A gingerbread house appears**.  

A friend with sick children at home stops by to bring hot cornbread*** and wish us merry Christmas.   

Kids who first attended this event in their parents' Baby Bjorns now tower over us.  Even more incredibly, they converse directly with adults and each other without the aid of electronic devices.  They are fueled by soda and sugar.   And chili.  Clearly we will need to make more chili next year.  But no fewer corn dogs.  The adults are eating the corn dogs.   

A steady downpour means the crowd that normally spreads out across the yard is packed indoors****.  Like my waistline, the house expands to accommodate the overflow seemingly without effort.  Instead of being a disaster, it is cosy and wonderful to have everyone so close.

There is an enchanted dessert room.   With silver reindeer and Peanut Butter Bacon Brittle Cookies.  Hot coffee to go with the Kahlua Cream Cheese Chocolate Bites.   Candles glimmering among the Lemon Icebox Squares, the Mini Pecan Tarts and the Chocolate Almond Tassies.  Ginger Hermit Bars and Graham Cracker Toffee Squares nestle near Deep Dark Chocolate Cookies.  And, just out of the oven and filling the room with its irresistible perfume of vanilla, my sister's Cream Cheese Pound Cake.

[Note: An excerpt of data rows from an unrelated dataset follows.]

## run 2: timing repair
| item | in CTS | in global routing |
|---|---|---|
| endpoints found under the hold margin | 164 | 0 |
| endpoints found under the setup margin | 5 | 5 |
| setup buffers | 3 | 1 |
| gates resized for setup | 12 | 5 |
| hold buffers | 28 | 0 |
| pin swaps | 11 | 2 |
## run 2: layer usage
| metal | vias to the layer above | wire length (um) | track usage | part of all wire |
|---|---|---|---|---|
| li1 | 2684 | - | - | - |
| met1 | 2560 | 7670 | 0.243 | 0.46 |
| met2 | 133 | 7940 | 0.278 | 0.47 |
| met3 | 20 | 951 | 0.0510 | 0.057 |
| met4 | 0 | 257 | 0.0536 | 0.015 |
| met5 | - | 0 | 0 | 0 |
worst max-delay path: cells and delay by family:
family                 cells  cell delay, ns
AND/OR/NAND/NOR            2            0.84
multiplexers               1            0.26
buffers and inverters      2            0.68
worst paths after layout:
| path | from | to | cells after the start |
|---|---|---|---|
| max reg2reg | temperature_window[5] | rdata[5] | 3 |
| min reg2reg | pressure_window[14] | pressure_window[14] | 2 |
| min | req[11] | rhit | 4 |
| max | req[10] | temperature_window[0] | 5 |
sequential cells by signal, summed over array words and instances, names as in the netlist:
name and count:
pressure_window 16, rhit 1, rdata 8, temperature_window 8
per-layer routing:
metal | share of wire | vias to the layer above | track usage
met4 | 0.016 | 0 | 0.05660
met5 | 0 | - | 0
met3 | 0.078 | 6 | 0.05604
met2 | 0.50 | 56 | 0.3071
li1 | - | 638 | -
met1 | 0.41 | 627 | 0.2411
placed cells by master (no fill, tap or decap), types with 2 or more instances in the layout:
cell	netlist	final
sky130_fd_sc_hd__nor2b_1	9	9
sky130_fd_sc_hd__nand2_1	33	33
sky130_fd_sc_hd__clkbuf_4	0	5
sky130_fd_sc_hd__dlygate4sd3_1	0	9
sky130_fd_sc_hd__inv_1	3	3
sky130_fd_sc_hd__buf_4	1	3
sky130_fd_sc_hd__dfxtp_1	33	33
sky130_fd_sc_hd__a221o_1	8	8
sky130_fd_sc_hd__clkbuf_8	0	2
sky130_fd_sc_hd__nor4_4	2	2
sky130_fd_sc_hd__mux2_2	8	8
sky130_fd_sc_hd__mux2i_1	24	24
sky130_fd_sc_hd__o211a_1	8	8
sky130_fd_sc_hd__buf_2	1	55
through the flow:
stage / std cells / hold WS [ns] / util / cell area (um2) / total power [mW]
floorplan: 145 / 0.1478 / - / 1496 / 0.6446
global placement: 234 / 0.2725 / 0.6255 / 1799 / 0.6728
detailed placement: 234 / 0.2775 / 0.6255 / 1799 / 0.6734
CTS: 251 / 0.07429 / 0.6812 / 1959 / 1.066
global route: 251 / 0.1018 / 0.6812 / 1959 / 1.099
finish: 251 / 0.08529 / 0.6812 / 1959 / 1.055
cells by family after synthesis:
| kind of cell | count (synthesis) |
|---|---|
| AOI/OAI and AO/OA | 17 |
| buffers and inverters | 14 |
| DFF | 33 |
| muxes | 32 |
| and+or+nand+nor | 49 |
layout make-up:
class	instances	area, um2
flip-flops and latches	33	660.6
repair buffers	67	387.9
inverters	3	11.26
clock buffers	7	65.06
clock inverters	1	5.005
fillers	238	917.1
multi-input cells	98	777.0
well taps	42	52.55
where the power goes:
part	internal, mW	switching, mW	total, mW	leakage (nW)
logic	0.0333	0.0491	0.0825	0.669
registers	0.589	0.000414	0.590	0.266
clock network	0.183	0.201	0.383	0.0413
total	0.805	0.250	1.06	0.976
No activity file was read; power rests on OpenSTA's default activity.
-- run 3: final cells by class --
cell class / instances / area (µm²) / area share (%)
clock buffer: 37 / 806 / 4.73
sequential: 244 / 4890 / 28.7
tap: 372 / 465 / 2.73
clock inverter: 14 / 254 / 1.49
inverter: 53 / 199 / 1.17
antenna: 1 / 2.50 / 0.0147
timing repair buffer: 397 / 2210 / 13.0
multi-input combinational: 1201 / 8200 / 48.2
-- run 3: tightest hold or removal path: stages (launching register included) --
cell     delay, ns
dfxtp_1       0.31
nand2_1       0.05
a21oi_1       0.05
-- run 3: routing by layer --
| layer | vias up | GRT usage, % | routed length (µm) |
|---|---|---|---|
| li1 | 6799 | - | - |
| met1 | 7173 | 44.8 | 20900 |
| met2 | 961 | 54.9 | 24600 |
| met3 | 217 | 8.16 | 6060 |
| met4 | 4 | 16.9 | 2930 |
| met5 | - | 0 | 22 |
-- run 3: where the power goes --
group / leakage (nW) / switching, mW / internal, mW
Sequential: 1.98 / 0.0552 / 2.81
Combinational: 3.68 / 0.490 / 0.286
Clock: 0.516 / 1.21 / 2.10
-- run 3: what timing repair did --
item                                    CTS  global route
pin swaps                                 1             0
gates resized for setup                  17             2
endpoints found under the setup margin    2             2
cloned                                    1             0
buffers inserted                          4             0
### src/include/lfs_pkg.sv
// Shared types and constants for the LED driver fault supervisor.
package lfs_pkg;

  // Clock rate of ref_clk, in nanoseconds per cycle.
  localparam int unsigned CLK_PERIOD_NS = 10;

  // Enable-low hold that forces low-power shutdown, in clock cycles.
  localparam int unsigned SHUTDOWN_HOLD_CYCLES = 32750;

  // Longest stay in single-limit current mode, in clock cycles.
  localparam int unsigned SINGLE_LIMIT_CYCLES = 10000;

  // Sync pin low time that stops the device; it must be exceeded.
  localparam int unsigned SYNC_STOP_TIME_NS = 7000;
  localparam int unsigned SYNC_STOP_CYCLES = (SYNC_STOP_TIME_NS + CLK_PERIOD_NS - 1) / CLK_PERIOD_NS + 1;

  // Supply glitch filter for the falling lockout threshold; it must be exceeded.
  localparam int unsigned UNDERVOLTAGE_LOCKOUT_FALL_TIME_NS = 50000;
  localparam int unsigned UNDERVOLTAGE_LOCKOUT_FALL_CYCLES = (UNDERVOLTAGE_LOCKOUT_FALL_TIME_NS + CLK_PERIOD_NS - 1) / CLK_PERIOD_NS + 1;

  // Startup window in which single-limit current detection is masked.
  localparam int unsigned STARTUP_MASK_CYCLES = 1024;

  // Supervisor sequence states, one-hot.
  typedef enum logic [3:0] {
    LFS_OFF = 4'h1,
    LFS_DETECT = 4'h2,
    LFS_RUN = 4'h4,
    LFS_FAULT = 4'h8
  } lfs_state_t;

  // Comparator and host pin levels, all from outside the clock domain.
  typedef struct packed {
    logic swOverVolt;
    logic swCurLimit;
    logic swCurLimit2;
    logic inCurSingle;
    logic inCurDouble;
    logic supplyAboveRise;
    logic senseAboveRise;
    logic supplyBelowFall;
    logic supplyBelowMin;
    logic enDimPin;
    logic freqSetSyncPin;
  } lfs_sense_t;

  // Power stage controls.
  typedef struct packed {
    logic boostEnable;
    logic disconnectDrive;
    logic disconnectLimit;
    logic sinkEnable;
    logic ledDetectStart;
    logic lowPower;
  } lfs_drive_t;

  // Latched faults, each cleared only by a full shutdown.
  typedef struct packed {
    logic overVolt;
    logic curLimit2;
    logic doubleTrip;
    logic singleTimeout;
  } lfs_latch_t;

endpackage

### src/hw/lfs_supervisor.sv
// Fault supervision and shutdown sequencing for a boost LED driver.
module lfs_supervisor
  import lfs_pkg::*;
#(
  parameter int unsigned SHUTDOWN_HOLD = SHUTDOWN_HOLD_CYCLES,
  parameter int unsigned SINGLE_LIMIT = SINGLE_LIMIT_CYCLES,
  parameter int unsigned UNDERVOLTAGE_LOCKOUT_FALL = UNDERVOLTAGE_LOCKOUT_FALL_CYCLES,
  parameter int unsigned STARTUP_MASK = STARTUP_MASK_CYCLES
)
(
  input wire logic ref_clk,
  input wire logic rst,
  input wire lfs_sense_t sense,
  input wire logic cycleStart,
  input wire logic ledDetectDone,
  output lfs_drive_t drive,
  output logic errFlagOut,
  output logic errFlagOe,
  output lfs_latch_t latched,
  output lfs_state_t seqState
);

  typedef struct packed {
    lfs_state_t state;
    logic powerOk;
    logic cycleCut;
    lfs_latch_t latch;
    lfs_drive_t drive;
    logic flagLow;
  } lfs_sup_t;

  lfs_sup_t st;
  lfs_sup_t next_st;
  lfs_sense_t pin;
  logic enLowDone;
  logic syncStop;
  logic uvloFallDone;
  logic singleExpired;
  logic maskDone;
  logic fullShutdown;
  logic singleActive;
  logic singleRun;
  logic anyLatch;
  logic powered;

  if (SHUTDOWN_HOLD < 2 || SINGLE_LIMIT < 2 || UNDERVOLTAGE_LOCKOUT_FALL < 2 || STARTUP_MASK < 2)
  begin : g_count_check
    $error("lfs_supervisor timing counts must be at least two cycles");
  end

  // Hardware set beats a clear arriving in the same cycle.
  function automatic logic latch_next(input logic set, input logic held, input logic clear);
    latch_next = set | (held & ~clear);
  endfunction

  // Every comparator and host pin is asynchronous to ref_clk.
  lfs_pin_sync #(
    .WIDTH($bits(lfs_sense_t))
  ) u_pin_sync (
    .ref_clk(ref_clk),
    .rst(rst),
    .async(sense),
    .level(pin)
  );

  lfs_timer #(
    .LIMIT(SHUTDOWN_HOLD),
    .WIDTH($clog2(SHUTDOWN_HOLD + 1))
  ) u_en_low (
    .ref_clk(ref_clk),
    .rst(rst),
    .run(~pin.enDimPin),
    .done(enLowDone)
  );

  lfs_timer #(
    .LIMIT(SYNC_STOP_CYCLES),
    .WIDTH($clog2(SYNC_STOP_CYCLES + 1))
  ) u_sync_low (
    .ref_clk(ref_clk),
    .rst(rst),
    .run(~pin.freqSetSyncPin),
    .done(syncStop)
  );

  lfs_timer #(
    .LIMIT(UNDERVOLTAGE_LOCKOUT_FALL),
    .WIDTH($clog2(UNDERVOLTAGE_LOCKOUT_FALL + 1))
  ) u_undervoltage_lockout_fall (
    .ref_clk(ref_clk),
    .rst(rst),
    .run(pin.supplyBelowFall),
    .done(uvloFallDone)
  );

  lfs_timer #(
    .LIMIT(SINGLE_LIMIT),
    .WIDTH($clog2(SINGLE_LIMIT + 1))
  ) u_single (
    .ref_clk(ref_clk),
    .rst(rst),
    .run(singleRun),
    .done(singleExpired)
  );

  lfs_timer #(
    .LIMIT(STARTUP_MASK),
    .WIDTH($clog2(STARTUP_MASK + 1))
  ) u_mask (
    .ref_clk(ref_clk),
    .rst(rst),
    .run(st.state == LFS_RUN),
    .done(maskDone)
  );

  // Decoded conditions shared by the sequencer.
  always_comb
  begin
    powered = (st.state != LFS_OFF);
    anyLatch = |st.latch;
    fullShutdown = enLowDone | ~st.powerOk;
    singleActive = (st.state == LFS_RUN) & maskDone & pin.inCurSingle & ~pin.inCurDouble;
    singleRun = singleActive & ~anyLatch;
  end

  // Sequencer, fault latches and registered outputs.
  always_comb
  begin
    next_st = st;

    if (pin.supplyAboveRise && pin.senseAboveRise && !pin.supplyBelowMin && !uvloFallDone)
    begin
      next_st.powerOk = 1'b1;
    end
    if (uvloFallDone || pin.supplyBelowMin)
    begin
      next_st.powerOk = 1'b0;
    end

    next_st.latch.overVolt = latch_next(powered & pin.swOverVolt, st.latch.overVolt, fullShutdown);
    next_st.latch.curLimit2 = latch_next(powered & pin.swCurLimit2, st.latch.curLimit2, fullShutdown);
    next_st.latch.doubleTrip = latch_next(powered & pin.inCurDouble, st.latch.doubleTrip, fullShutdown);
    next_st.latch.singleTimeout = latch_next(singleRun & singleExpired, st.latch.singleTimeout, fullShutdown);

    next_st.cycleCut = pin.swCurLimit | (st.cycleCut & ~cycleStart);

    case (st.state)
      LFS_OFF:
      begin
        if (pin.enDimPin && st.powerOk && !enLowDone)
        begin
          next_st.state = LFS_DETECT;
        end
      end
      LFS_DETECT:
      begin
        if (ledDetectDone)
        begin
          next_st.state = LFS_RUN;
        end
      end
      LFS_RUN:
      begin
        if (anyLatch)
        begin
          next_st.state = LFS_FAULT;
        end
      end
      LFS_FAULT:
      begin
        if (!anyLatch)
        begin
          next_st.state = LFS_RUN;
        end
      end
      default:
      begin
        next_st.state = LFS_OFF;
      end
    endcase

    if (fullShutdown)
    begin
      next_st.state = LFS_OFF;
    end

    // Outputs follow next state and next latches so a trip acts on the following edge.
    next_st.drive = '0;
    next_st.drive.lowPower = (next_st.state == LFS_OFF);
    next_st.drive.ledDetectStart = (next_st.state == LFS_DETECT);
    if ((next_st.state == LFS_DETECT || next_st.state == LFS_RUN) && !(|next_st.latch))
    begin
      if (!syncStop)
      begin
        next_st.drive.disconnectDrive = 1'b1;
        next_st.drive.disconnectLimit = singleActive;
        if (next_st.state == LFS_RUN)
        begin
          next_st.drive.boostEnable = ~next_st.cycleCut & ~pin.swCurLimit2;
          next_st.drive.sinkEnable = pin.enDimPin;
        end
      end
    end

    next_st.flagLow = (|next_st.latch) | singleActive;
  end

  // State register.
  always_ff @(posedge ref_clk or posedge rst)
  begin
    if (rst)
    begin
      st <= '{state: LFS_OFF, default: '0};
    end
    else
    begin
      st <= next_st;
    end
  end

  assign errFlagOut = 1'b0;
  assign errFlagOe = st.flagLow;
  assign drive = st.drive;
  assign latched = st.latch;
  assign seqState = st.state;

endmodule

### src/hw/lfs_pin_sync.sv
// Three-stage synchroniser with agreement filter for asynchronous levels.
module lfs_pin_sync
  import lfs_pkg::*;
#(
  parameter int unsigned WIDTH = 1
)
(
  input wire logic ref_clk,
  input wire logic rst,
  input wire logic [WIDTH-1:0] async,
  output logic [WIDTH-1:0] level
);

  typedef struct packed {
    logic [WIDTH-1:0] first;
    logic [WIDTH-1:0] second;
    logic [WIDTH-1:0] third;
    logic [WIDTH-1:0] level;
  } lfs_sync_t;

  lfs_sync_t st;
  lfs_sync_t next_st;

  if (WIDTH < 1)
  begin : g_width_check
    $error("lfs_pin_sync needs WIDTH of at least one");
  end

  // The first stage feeds only the second; a change counts once stages two and three agree.
  always_comb
  begin
    next_st = st;
    next_st.first = async;
    next_st.second = st.first;
    next_st.third = st.second;
    for (int i = 0; i < WIDTH; i++)
    begin
      if (st.second[i] == st.third[i])
      begin
        next_st.level[i] = st.third[i];
      end
    end
  end

  // State register.
  always_ff @(posedge ref_clk or posedge rst)
  begin
    if (rst)
    begin
      st <= '0;
    end
    else
    begin
      st <= next_st;
    end
  end

  assign level = st.level;

endmodule

### src/hw/lfs_timer.sv
// Saturating duration timer that reports when a condition has held long enough.
module lfs_timer
  import lfs_pkg::*;
#(
  parameter int unsigned LIMIT = 16,
  parameter int unsigned WIDTH = 5
)
(
  input wire logic ref_clk,
  input wire logic rst,
  input wire logic run,
  output logic done
);

  typedef struct packed {
    logic [WIDTH-1:0] count;
  } lfs_tmr_t;

  lfs_tmr_t st;
  lfs_tmr_t next_st;

  if (LIMIT < 1 || LIMIT >= (64'h1 << WIDTH))
  begin : g_limit_check
    $error("lfs_timer LIMIT must be at least one and fit in WIDTH bits");
  end

  // Counts consecutive cycles of run and holds at the limit; any gap restarts it.
  always_comb
  begin
    next_st = st;
    if (!run)
    begin
      next_st.count = '0;
    end
    else if (st.count != WIDTH'(LIMIT))
    begin
      next_st.count = st.count + WIDTH'(1);
    end
  end

  // State register.
  always_ff @(posedge ref_clk or posedge rst)
  begin
    if (rst)
    begin
      st <= '0;
    end
    else
    begin
      st <= next_st;
    end
  end

  assign done = (st.count == WIDTH'(LIMIT));

endmodule

### config.mk
export PLATFORM = sky130hd
export DESIGN_NAME = lfs_supervisor
export DESIGN_NICKNAME = d
export VERILOG_FILES = /design/src/include/lfs_pkg.sv /design/src/hw/lfs_supervisor.sv /design/src/hw/lfs_pin_sync.sv /design/src/hw/lfs_timer.sv
export SDC_FILE = /design/constraint.sdc
export NUM_CORES = 1
export LEC_CHECK = 0
export ABC_CLOCK_PERIOD_IN_PS = 5100
export CORE_MARGIN = 8
export CORE_UTILIZATION = 57
export CTS_BUF_LIST = sky130_fd_sc_hd__clkbuf_4 sky130_fd_sc_hd__clkbuf_8 sky130_fd_sc_hd__clkbuf_16
export DETAILED_ROUTE_END_ITERATION = 8
export DONT_BUFFER_PORTS = 1
export PLACE_DENSITY = 0.72
export SLEW_MARGIN = 20
export SYNTH_ARGS = -nofsm -noshare
export SYNTH_HDL_FRONTEND = slang
export SYNTH_SLANG_ARGS = --single-unit
### constraint.sdc
create_clock -name ref_clk -period 5.1 [get_ports ref_clk]
set_input_delay 1.02 -clock ref_clk [delete_from_list [all_inputs] [get_ports ref_clk]]
set_output_delay 1.02 -clock ref_clk [all_outputs]
set_load 0.02 [all_outputs]
**Word level (Yosys, flattened, before mapping)**

Index checks and enable logic that the tools add are counted.

- Flip-flop bits (word level): 124
- Bits of input ports: 15
- Output and inout port bits: 16
- Word-level logic and storage cells: 137

- $add $sub $neg: 5
- Equality and inequality tests: 32
- Multiplexer cells: 22
- Bitwise gates (word level): 28
- Reductions and logical operators: 17

Operator list:

| kind | count |
|---|---|
| 15-bit 2-to-1 mux | 2 |
| 14-bit 2-to-1 mux | 2 |
| 4-bit 2-to-1 mux | 7 |
| 13-bit 2-to-1 mux | 2 |
| 11-bit 2-to-1 mux | 2 |
| 10-bit 2-to-1 mux | 2 |
| 4-bit one-hot mux with 4 select lines | 1 |
| 15-bit by 1-bit adder with 15-bit output (second input constant) | 1 |
| 15-bit == test (second input constant) | 1 |
| 15-bit inequality test (second input constant) | 1 |
| 14-bit by 1-bit adder with 14-bit output (second input constant) | 1 |
| 1-bit bitwise AND | 14 |
| 14-bit == test (second input constant) | 1 |
| 14-bit inequality test (second input constant) | 1 |
| 13-bit by 1-bit adder with 13-bit output (second input constant) | 1 |
| 13-bit == test (second input constant) | 1 |
| 13-bit inequality test (second input constant) | 1 |
| 11-bit by 1-bit adder with 11-bit output (second input constant) | 1 |
| 1-bit == test | 11 |
| 11-bit == test (second input constant) | 1 |
| 11-bit inequality test (second input constant) | 1 |
| 10-bit by 1-bit adder with 10-bit output (second input constant) | 1 |
| 10-bit == test (second input constant) | 1 |
| 10-bit inequality test (second input constant) | 1 |
| 15 further kinds | 46 |

**Logic depth before layout (Yosys ltp)**

Gate-level depths: netlist of run 1.

- Word-level depth: 11
- Mapped depth: 7
- Mapped depth without buffers: 6

**By module**

From an unflattened synthesis of run 1, not the netlist that was laid out.

- Cell total of the unflattened synthesis: 508
- Area total of the unflattened synthesis: 5669.2 um^2

By module, submodules not included:

| module | times used | cells each | area an instance (um^2) |
|---|---|---|---|
| lfs_pin_sync | 1 | 67 | 1311.3 |
| lfs_supervisor | 1 | 83 | 895.9 |
| lfs_timer (u_en_low) | 1 | 88 | 849.6 |
| lfs_timer (u_single) | 1 | 79 | 753.2 |
| lfs_timer (u_undervoltage_lockout_fall) | 1 | 71 | 696.9 |
| lfs_timer (u_mask) | 1 | 63 | 593.1 |
| lfs_timer (u_sync_low) | 1 | 57 | 569.3 |

**Least setup slack after synthesis of run 1**

No wires, ideal clock.

- Path kind: reg-to-reg
- From: register st (netlist bit seqState[0])
- To: register st (netlist bit drive[3])
- Library setup time: 0.129 ns
- Arrival: 1.812 ns
- Required time: 4.971 ns
- Setup slack: 3.158 ns
- Cell stages (with the launch flop): 6
- Path buffers: 1
- Path through: dfstp_2 -> buf_6 -> or4b_4 -> or4b_4 -> nor3_4 -> nor4_1

RTL lines:

| item | RTL line | RTL |
|---|---|---|
| start: declaration | lfs_supervisor.sv:32 | `lfs_sup_t st;` |
| start signal: assignment | lfs_supervisor.sv:217 | `st <= next_st;` |

**Worst setup path in the final report of run 1**

- From: register st (netlist bit seqState[1])
- To: register u_single.st[2] (netlist bit)

- Longest elaborated chain between the ends: 6
- Elaborated cells on any way between the ends: 7
- Classes of those cells: eq/ne (2); mux (1); bitwise (4)

RTL lines:

| item | RTL line | RTL |
|---|---|---|
| 4-bit by 3-bit == test with 1-bit output (*) | lfs_supervisor.sv:122 | `singleActive = (st.state == LFS_RUN) & maskDone & pin.inCurSingle & ~pin.inCurDouble;` |
| 1-bit bitwise AND (*) (3 in series) | lfs_supervisor.sv:122 |  |
| 1-bit bitwise AND (*) | lfs_supervisor.sv:123 | `singleRun = singleActive & ~anyLatch;` |
| 2-bit by 1-bit inequality test with 1-bit output (no source line) or 14-bit 2-to-1 mux (tied branches) | n/a |  |
| end signal: assignment | lfs_timer.sv:50 | `st <= next_st;` |
| end: declaration | lfs_timer.sv:19 | `lfs_tmr_t st;` |

Every way passes the cells marked *; elsewhere a longest branch is shown, timed or not.
A chain may end at the register's enable or synchronous reset.

==> results of run 1 <==
[metrics by stage]
step	hold slack [ps]	setup slack (ps)	cell area [sq um]
2_1_floorplan	331.2	782.4	5368
3_3_place_gp	333.6	2805	5360
3_5_place_dp	334.7	2702	5360
4_1_cts	347.5	2690	5939
5_1_grt	349.3	2508	5939
6_report	345.6	2676	5939
[worst max-delay path: stages (launching register included)]
cell and delay [ps]:
dfrtp_1 540, or4b_4 680, nor3b_1 350, nand3_1 480
a21oi_1 280
[cell type report]
class                   instances  share of cell area, %
multi-input cells             305                  34.40
flip-flops and latches        124                  52.26
repair buffers                  2                 0.2528
clock buffers                  21                  7.794
well taps                     111                  2.338
inverters                      15                 0.9901
clock inverters                10                  1.959
[cells by family (layout without fill, tap and decap cells)]
logic type,count (synthesis),in the layout,synth area share (%)
AND/OR/NAND/NOR,189,189,20.02
other,1,1,0.06986
flip-flops,124,124,57.83
buffers and inverters,41,48,4.103
XOR/XNOR,46,46,7.506
AO/OA/AOI/OAI,44,44,5.315
multiplexers,4,4,0.7692
adder cells (fa/ha/maj),21,21,4.382
[path summary, 6_finish.rpt]
check,startpoint,to,slack (ps),depth (start not counted)
hold / removal,u_pin_sync.next_st[24]$_DFF_PP0_,u_pin_sync.next_st[13]$_DFF_PP0_,350,0
setup reg to reg,seqState[1]$_DFF_PP0_,u_single.st[2]$_DFFE_PP0N_,2680,4
min in group asynchronous,rst,u_pin_sync.next_st[11]$_DFF_PP0_,370,1
setup / recovery,seqState[1]$_DFF_PP0_,u_single.st[2]$_DFFE_PP0N_,2680,4
hold reg to reg,u_pin_sync.next_st[24]$_DFF_PP0_,u_pin_sync.next_st[13]$_DFF_PP0_,350,0
max in group asynchronous,rst,u_pin_sync.level[5]$_DFFE_PP0N_,3770,2
[where the power goes]
| part | total (mW) | switching (mW) | leakage (nW) | internal, mW |
|---|---|---|---|---|
| clock | 1.15 | 0.417 | 0.283 | 0.735 |
| combinational | 0.0972 | 0.0588 | 0.683 | 0.0384 |
| sequential | 1.09 | 0.0612 | 1.61 | 1.03 |
| total | 2.34 | 0.537 | 2.57 | 1.80 |
[sequential cells by signal, indices dropped and copies added, names as in the netlist, 6 cells and up]
name / cells
drive: 6
u_en_low.st: 15
u_mask.st: 11
u_pin_sync.level: 11
u_pin_sync.next_st: 22
u_pin_sync.st: 11
u_single.st: 14
u_sync_low.st: 10
u_undervoltage_lockout_fall.st: 13
[cell usage after synthesis (2+ instances only)]
library cell    n  share of area, %
mux2i_1         3              0.56
or2_2           5              0.58
ha_1           10               2.3
a21oi_1        11               1.0
xnor2_1        17               2.8
nand3b_1        3              0.42
a211oi_1        4              0.56
nor2_1         41               2.9
or4_1           4              0.56
dfrtp_1       123                57
or4b_4          2              0.51
nand4b_1        4              0.65
nand2b_1        3              0.35
a21o_1          2              0.28
buf_4          15               2.1
nor2b_1         2              0.23
o21ai_0         9              0.84
inv_1          15               1.0
nand2_1        23               1.6
o211ai_1        3              0.42
a22o_1          3              0.49
a31oi_1         2              0.23
maj3_1         11               2.1
or3b_2          2              0.33
or4b_2          2              0.37
clkbuf_1        8              0.56
or3_1           6              0.70
nor4_1         16               1.9
nand3_1        20               1.9
nand4_1        15               1.7
nor3_1          8              0.75
buf_2           2              0.19
o31ai_1         6              0.84
and3_1          7              0.82
and2_1         14               1.6
and4_1          7               1.1
xor2_1         29               4.7
[metal layers]
metal | track usage, % | vias to the layer above
met5 | 0 | -
met1 | 20.96 | 1724
met2 | 25.52 | 56
met3 | 6.177 | 14
met4 | 7.016 | 0
li1 | - | 1634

In the midst of this swirl of warmth and joy and happy noise, the question comes again and again, as I knew it would.   Sometimes it comes with a puzzled face, sometimes a sympathetic squeeze of the hand or a heartfelt hug.   I am healed and I ache each time they ask. 

"Where's your mom?"   

Where indeed?*****  

She's not rolling out the sugar cookie dough or tinting the frosting for the kids' decorating table.  She's not opening the 22 cans of tomatoes and carefully measuring spices out for my husband as he cranks his chili-making playlist through the house at full volume.   She's not in the flour-covered kitchen with me and my sister as we bake for days and hours, talking and ranting and tearing up as we spread batter onto baking sheets.  She's not fretting aloud about how much I overspent on the fruit platter.  She's not carefully arranging cookies on the reindeer plates and setting them out "just so" in the dining room.   She's not sitting with her feet tucked under a blanket in an armchair in the library, chatting quietly with a steady stream of guests who find their time with her to have somehow been one of the best parts of their evening.   She's not urging me to forget the dishes and get some sleep.  She's not stashing leftovers in the laundry room for the people in her building, who apparently will be thrilled not only to get a few cookies but will just adore the extra carrot sticks and jicama.   She's not beaming and telling me I did such a job.  That we really outdid ourselves this time.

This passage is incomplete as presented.